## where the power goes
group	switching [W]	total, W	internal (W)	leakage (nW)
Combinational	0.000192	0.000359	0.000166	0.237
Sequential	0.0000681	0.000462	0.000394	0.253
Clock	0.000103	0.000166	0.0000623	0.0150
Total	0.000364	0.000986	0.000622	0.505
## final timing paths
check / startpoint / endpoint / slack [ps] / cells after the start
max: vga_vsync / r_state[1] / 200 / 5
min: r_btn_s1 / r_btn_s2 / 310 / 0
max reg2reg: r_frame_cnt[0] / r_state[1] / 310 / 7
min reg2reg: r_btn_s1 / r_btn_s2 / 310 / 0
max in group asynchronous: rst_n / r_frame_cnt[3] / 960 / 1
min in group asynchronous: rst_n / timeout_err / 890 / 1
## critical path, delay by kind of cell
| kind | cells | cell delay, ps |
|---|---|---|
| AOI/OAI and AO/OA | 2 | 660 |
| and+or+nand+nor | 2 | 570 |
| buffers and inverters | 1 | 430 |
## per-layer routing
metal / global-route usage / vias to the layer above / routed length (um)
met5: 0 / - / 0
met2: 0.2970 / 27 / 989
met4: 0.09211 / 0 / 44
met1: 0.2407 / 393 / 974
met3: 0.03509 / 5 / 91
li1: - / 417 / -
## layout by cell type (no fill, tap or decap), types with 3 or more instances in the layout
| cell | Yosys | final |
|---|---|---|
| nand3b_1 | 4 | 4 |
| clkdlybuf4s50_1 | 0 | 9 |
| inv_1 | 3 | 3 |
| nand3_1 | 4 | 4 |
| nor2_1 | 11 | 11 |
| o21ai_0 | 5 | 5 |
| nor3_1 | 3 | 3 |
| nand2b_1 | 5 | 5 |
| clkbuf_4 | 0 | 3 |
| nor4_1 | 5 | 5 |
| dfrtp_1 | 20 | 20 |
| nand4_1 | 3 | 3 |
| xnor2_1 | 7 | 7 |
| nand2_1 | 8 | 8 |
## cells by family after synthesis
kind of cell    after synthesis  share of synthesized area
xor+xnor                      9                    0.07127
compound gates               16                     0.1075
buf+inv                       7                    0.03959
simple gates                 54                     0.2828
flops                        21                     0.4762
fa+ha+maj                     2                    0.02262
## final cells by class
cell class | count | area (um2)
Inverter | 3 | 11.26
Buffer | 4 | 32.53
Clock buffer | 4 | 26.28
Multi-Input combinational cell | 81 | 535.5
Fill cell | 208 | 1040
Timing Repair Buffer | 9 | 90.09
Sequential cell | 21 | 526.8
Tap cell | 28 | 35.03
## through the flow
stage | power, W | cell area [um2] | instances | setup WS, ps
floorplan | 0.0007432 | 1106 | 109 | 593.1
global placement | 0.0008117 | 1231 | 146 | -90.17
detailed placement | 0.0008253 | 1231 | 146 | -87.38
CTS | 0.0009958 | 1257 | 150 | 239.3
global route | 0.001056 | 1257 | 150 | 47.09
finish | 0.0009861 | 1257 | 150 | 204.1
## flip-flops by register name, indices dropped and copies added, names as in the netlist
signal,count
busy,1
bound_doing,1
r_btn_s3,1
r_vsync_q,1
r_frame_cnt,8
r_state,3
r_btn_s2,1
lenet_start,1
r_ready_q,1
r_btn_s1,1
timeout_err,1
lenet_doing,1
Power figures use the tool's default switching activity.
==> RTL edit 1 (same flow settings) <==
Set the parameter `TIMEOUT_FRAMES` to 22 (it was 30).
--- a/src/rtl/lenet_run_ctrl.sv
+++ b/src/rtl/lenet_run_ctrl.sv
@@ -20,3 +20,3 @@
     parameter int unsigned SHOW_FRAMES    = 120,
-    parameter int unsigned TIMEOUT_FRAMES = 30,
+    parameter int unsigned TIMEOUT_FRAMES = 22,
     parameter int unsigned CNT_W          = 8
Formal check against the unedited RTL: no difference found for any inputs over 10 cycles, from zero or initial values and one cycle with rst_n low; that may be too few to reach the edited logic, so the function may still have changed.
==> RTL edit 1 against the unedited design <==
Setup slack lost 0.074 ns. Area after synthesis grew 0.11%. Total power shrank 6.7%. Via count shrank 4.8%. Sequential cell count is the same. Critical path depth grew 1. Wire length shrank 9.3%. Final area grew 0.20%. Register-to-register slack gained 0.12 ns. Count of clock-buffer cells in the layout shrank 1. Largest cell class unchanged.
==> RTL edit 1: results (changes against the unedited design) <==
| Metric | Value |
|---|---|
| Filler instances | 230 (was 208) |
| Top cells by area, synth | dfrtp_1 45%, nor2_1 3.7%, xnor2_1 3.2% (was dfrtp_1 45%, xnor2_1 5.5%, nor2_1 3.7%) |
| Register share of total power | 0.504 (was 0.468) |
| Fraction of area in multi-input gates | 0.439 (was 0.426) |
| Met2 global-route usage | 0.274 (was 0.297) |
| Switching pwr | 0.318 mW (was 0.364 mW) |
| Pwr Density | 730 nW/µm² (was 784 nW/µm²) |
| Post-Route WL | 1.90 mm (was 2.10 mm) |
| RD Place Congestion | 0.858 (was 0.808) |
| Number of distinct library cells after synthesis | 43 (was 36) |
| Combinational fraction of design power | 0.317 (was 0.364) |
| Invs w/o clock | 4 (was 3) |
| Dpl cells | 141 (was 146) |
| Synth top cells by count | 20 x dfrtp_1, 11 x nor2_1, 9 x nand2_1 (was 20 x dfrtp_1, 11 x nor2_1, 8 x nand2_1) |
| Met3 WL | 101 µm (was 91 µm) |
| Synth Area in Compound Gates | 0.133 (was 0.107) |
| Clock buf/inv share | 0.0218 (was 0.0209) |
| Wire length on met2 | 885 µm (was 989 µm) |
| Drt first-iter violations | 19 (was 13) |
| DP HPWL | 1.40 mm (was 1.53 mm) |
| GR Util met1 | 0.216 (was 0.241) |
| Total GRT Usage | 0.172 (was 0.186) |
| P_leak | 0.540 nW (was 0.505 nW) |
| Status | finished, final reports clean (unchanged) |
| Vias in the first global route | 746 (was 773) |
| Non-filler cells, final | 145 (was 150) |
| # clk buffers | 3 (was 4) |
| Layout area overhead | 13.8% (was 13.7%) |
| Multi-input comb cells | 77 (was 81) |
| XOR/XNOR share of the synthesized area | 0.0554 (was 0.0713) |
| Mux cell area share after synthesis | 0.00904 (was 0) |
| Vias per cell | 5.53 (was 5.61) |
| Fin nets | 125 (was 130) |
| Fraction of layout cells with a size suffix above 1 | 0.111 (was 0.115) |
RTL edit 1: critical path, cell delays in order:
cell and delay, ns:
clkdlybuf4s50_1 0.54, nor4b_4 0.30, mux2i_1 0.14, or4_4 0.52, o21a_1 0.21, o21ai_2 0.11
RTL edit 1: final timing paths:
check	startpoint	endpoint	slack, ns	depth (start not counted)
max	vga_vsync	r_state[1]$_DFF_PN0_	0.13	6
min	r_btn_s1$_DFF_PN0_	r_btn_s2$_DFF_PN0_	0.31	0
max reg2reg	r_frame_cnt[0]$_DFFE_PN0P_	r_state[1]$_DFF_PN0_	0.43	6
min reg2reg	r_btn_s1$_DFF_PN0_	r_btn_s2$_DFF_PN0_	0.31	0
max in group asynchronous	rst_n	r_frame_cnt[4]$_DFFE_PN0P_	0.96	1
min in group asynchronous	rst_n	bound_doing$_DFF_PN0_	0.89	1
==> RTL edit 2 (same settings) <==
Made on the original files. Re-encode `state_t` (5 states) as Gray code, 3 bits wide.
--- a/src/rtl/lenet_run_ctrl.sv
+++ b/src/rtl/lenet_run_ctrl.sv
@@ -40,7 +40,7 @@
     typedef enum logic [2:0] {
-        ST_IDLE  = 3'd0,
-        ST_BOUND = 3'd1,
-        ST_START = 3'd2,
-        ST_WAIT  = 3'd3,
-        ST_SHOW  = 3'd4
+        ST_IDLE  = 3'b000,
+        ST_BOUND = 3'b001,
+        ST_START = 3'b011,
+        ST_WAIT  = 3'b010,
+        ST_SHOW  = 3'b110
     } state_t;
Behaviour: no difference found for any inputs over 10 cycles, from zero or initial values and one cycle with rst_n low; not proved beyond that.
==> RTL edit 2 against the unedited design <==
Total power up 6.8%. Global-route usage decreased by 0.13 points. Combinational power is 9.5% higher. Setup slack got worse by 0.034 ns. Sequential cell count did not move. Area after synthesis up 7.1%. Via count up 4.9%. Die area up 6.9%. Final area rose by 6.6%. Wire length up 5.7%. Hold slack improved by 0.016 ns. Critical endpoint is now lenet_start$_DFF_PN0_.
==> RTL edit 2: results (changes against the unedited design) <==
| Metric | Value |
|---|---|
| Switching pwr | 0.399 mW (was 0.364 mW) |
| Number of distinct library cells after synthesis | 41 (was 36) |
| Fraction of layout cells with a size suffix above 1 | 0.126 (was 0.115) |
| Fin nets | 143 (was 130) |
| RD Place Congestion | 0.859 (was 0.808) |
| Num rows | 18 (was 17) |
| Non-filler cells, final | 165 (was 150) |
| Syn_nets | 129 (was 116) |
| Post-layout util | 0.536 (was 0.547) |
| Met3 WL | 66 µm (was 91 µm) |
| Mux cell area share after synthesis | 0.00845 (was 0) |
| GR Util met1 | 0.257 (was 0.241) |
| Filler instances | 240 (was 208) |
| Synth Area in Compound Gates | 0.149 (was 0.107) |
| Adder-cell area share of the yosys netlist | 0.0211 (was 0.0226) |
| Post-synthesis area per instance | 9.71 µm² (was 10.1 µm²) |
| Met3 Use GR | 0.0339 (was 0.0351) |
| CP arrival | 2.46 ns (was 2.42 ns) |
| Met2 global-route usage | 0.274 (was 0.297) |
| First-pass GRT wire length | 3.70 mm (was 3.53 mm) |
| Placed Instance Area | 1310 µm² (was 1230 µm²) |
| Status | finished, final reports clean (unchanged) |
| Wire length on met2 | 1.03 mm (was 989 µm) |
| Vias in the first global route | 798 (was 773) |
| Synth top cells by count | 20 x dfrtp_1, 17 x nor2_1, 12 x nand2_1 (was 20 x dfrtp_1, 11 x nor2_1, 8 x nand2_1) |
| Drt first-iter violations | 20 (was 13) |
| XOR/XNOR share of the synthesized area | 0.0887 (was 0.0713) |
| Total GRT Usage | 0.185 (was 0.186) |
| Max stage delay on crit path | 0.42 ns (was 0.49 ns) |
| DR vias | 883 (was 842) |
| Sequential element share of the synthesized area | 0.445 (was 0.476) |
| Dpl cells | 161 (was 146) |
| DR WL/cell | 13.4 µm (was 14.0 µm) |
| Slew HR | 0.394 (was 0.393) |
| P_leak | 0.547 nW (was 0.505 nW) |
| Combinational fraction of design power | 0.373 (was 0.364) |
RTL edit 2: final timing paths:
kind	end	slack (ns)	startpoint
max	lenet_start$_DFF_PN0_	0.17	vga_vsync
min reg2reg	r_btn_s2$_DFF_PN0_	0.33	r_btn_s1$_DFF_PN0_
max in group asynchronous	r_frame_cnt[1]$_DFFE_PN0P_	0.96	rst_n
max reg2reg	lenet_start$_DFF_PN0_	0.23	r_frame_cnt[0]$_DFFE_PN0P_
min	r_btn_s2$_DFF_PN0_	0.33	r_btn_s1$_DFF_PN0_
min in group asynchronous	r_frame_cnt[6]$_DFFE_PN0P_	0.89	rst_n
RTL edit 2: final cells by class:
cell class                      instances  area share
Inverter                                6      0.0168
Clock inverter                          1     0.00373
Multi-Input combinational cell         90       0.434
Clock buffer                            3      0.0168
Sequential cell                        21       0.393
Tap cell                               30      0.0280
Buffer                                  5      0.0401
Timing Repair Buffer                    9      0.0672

### PROBLEM DETAILS
When the records above are checked line by line, how many lines contain the word "unsigned"? Please give only that number.

### WRITTEN RESPONSE
4